──────── DATASET RECORDS ────────

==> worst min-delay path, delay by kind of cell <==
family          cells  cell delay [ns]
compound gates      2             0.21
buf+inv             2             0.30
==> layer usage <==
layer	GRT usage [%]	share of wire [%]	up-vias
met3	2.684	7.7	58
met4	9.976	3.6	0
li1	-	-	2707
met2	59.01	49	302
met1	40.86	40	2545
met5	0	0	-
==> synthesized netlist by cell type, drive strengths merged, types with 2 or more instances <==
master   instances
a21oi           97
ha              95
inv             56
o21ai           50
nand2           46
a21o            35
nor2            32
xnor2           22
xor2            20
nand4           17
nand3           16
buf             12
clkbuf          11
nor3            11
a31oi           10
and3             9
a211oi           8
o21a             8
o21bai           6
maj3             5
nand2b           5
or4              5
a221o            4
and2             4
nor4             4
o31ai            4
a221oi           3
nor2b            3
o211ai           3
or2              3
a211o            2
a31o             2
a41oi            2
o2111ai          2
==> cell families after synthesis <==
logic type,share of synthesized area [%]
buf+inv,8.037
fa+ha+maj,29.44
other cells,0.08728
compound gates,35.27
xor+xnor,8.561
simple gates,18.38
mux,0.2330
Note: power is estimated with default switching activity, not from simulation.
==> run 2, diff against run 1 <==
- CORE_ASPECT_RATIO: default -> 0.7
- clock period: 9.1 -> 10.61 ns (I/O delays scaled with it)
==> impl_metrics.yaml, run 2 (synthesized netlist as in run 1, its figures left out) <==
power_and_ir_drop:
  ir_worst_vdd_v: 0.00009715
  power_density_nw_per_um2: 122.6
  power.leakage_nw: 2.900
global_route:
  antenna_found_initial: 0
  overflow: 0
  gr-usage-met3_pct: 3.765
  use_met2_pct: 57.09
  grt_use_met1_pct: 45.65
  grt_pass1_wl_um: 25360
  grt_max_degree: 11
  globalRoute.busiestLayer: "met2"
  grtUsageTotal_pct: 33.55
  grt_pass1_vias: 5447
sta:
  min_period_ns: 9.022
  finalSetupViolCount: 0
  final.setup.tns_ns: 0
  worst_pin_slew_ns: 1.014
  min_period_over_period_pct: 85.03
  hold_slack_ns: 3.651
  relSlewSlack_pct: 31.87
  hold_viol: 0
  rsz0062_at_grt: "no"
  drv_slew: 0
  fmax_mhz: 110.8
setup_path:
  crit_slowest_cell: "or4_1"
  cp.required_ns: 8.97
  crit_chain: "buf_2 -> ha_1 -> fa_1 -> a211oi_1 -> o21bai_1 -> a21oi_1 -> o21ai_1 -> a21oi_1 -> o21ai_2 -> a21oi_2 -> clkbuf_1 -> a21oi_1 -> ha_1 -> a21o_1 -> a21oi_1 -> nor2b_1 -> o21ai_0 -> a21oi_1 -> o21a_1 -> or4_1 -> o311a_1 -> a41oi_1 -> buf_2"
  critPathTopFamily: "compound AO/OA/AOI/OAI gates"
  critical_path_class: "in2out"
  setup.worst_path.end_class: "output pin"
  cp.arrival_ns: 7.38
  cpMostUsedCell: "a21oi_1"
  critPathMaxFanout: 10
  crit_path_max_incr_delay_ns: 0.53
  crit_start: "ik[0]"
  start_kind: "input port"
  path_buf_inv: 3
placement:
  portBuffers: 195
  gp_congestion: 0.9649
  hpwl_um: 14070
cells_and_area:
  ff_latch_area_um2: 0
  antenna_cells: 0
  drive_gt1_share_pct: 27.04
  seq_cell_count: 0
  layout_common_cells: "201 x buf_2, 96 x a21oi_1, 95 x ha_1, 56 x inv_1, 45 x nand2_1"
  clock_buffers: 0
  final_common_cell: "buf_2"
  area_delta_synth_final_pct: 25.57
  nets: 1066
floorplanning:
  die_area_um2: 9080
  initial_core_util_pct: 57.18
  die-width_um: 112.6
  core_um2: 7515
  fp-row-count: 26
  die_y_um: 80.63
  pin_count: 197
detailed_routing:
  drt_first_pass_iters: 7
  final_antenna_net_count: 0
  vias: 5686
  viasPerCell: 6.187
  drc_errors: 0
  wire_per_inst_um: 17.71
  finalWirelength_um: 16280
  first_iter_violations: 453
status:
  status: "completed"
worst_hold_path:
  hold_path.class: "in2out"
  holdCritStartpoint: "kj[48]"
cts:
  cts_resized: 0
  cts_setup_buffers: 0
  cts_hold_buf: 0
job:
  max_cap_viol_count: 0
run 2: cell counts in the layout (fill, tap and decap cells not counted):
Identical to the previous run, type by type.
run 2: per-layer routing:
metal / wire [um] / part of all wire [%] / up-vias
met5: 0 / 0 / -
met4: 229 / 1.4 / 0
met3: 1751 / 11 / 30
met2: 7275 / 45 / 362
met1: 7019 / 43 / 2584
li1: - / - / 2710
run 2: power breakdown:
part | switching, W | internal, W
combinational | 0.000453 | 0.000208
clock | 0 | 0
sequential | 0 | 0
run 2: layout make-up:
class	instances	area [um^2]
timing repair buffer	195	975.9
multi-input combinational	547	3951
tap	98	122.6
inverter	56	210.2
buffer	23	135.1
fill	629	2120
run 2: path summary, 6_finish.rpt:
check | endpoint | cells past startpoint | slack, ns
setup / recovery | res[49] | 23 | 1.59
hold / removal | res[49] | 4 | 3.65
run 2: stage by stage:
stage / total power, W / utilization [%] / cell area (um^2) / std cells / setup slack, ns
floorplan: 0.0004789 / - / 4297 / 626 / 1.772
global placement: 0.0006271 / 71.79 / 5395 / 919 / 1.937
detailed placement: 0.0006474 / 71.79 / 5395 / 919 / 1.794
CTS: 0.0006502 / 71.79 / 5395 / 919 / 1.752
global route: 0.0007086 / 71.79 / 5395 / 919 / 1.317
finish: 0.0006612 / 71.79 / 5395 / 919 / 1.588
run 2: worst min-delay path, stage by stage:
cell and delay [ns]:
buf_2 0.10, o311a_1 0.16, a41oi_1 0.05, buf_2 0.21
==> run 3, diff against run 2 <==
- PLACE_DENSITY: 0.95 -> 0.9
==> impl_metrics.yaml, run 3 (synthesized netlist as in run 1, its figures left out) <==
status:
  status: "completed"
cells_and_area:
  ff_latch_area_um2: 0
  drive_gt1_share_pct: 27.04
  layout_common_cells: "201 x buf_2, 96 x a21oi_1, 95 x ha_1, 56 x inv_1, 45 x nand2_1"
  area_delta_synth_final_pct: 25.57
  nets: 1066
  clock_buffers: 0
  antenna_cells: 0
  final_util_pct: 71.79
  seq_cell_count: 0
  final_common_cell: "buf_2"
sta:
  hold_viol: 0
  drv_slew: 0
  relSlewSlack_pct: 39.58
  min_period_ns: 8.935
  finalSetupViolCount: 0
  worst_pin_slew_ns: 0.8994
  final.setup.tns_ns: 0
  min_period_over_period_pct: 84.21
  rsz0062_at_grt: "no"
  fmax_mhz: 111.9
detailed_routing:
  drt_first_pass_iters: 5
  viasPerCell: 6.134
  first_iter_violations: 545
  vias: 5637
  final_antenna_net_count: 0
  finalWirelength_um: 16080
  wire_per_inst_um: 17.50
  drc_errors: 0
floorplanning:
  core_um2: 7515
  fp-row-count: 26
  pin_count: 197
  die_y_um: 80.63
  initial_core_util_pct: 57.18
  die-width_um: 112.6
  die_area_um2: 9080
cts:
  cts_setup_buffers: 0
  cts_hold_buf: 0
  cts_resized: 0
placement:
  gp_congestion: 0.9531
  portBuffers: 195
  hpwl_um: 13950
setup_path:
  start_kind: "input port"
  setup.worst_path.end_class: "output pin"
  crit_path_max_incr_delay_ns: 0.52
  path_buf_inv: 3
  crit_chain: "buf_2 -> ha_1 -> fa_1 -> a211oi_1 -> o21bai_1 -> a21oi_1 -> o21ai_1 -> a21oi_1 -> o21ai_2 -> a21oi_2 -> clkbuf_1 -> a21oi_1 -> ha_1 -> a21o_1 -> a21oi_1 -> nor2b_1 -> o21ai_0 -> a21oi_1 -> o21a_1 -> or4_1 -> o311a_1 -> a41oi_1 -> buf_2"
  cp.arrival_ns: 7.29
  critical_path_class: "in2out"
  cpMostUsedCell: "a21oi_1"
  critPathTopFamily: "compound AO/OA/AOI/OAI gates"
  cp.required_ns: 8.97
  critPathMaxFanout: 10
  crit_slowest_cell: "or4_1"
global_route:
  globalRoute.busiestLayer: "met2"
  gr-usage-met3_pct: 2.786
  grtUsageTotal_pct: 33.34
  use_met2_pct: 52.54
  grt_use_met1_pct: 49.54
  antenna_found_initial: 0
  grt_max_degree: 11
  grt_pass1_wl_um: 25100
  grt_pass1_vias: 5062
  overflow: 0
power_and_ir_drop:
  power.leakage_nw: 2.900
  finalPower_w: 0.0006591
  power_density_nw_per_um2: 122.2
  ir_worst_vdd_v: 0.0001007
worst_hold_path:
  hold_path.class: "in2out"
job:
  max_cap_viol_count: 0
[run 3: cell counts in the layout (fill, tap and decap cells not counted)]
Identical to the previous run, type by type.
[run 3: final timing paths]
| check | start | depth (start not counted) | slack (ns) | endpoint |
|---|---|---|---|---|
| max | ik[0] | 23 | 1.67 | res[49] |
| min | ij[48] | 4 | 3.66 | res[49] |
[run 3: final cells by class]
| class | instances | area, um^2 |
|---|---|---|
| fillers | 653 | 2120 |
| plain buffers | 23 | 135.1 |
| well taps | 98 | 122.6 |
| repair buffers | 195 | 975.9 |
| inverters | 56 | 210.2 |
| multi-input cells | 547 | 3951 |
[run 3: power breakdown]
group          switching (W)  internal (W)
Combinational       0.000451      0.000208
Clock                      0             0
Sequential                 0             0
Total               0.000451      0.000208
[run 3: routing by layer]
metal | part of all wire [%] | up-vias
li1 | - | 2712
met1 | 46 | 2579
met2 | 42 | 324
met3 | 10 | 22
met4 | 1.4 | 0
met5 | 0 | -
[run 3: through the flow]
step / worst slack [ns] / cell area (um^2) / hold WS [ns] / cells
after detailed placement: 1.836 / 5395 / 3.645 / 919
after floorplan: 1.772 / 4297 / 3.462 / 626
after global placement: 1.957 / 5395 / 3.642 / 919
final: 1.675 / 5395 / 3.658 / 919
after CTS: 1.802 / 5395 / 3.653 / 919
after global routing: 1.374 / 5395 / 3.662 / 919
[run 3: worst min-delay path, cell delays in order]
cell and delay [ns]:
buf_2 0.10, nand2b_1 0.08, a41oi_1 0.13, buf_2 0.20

────────

TO DO:
Could you restate, word for word, the lines above from the one with "stage / total" to the one with "finish: 0.0006612 /", both included?

ANSWER BOX:
stage / total power, W / utilization [%] / cell area (um^2) / std cells / setup slack, ns
floorplan: 0.0004789 / - / 4297 / 626 / 1.772
global placement: 0.0006271 / 71.79 / 5395 / 919 / 1.937
detailed placement: 0.0006474 / 71.79 / 5395 / 919 / 1.794
CTS: 0.0006502 / 71.79 / 5395 / 919 / 1.752
global route: 0.0007086 / 71.79 / 5395 / 919 / 1.317
finish: 0.0006612 / 71.79 / 5395 / 919 / 1.588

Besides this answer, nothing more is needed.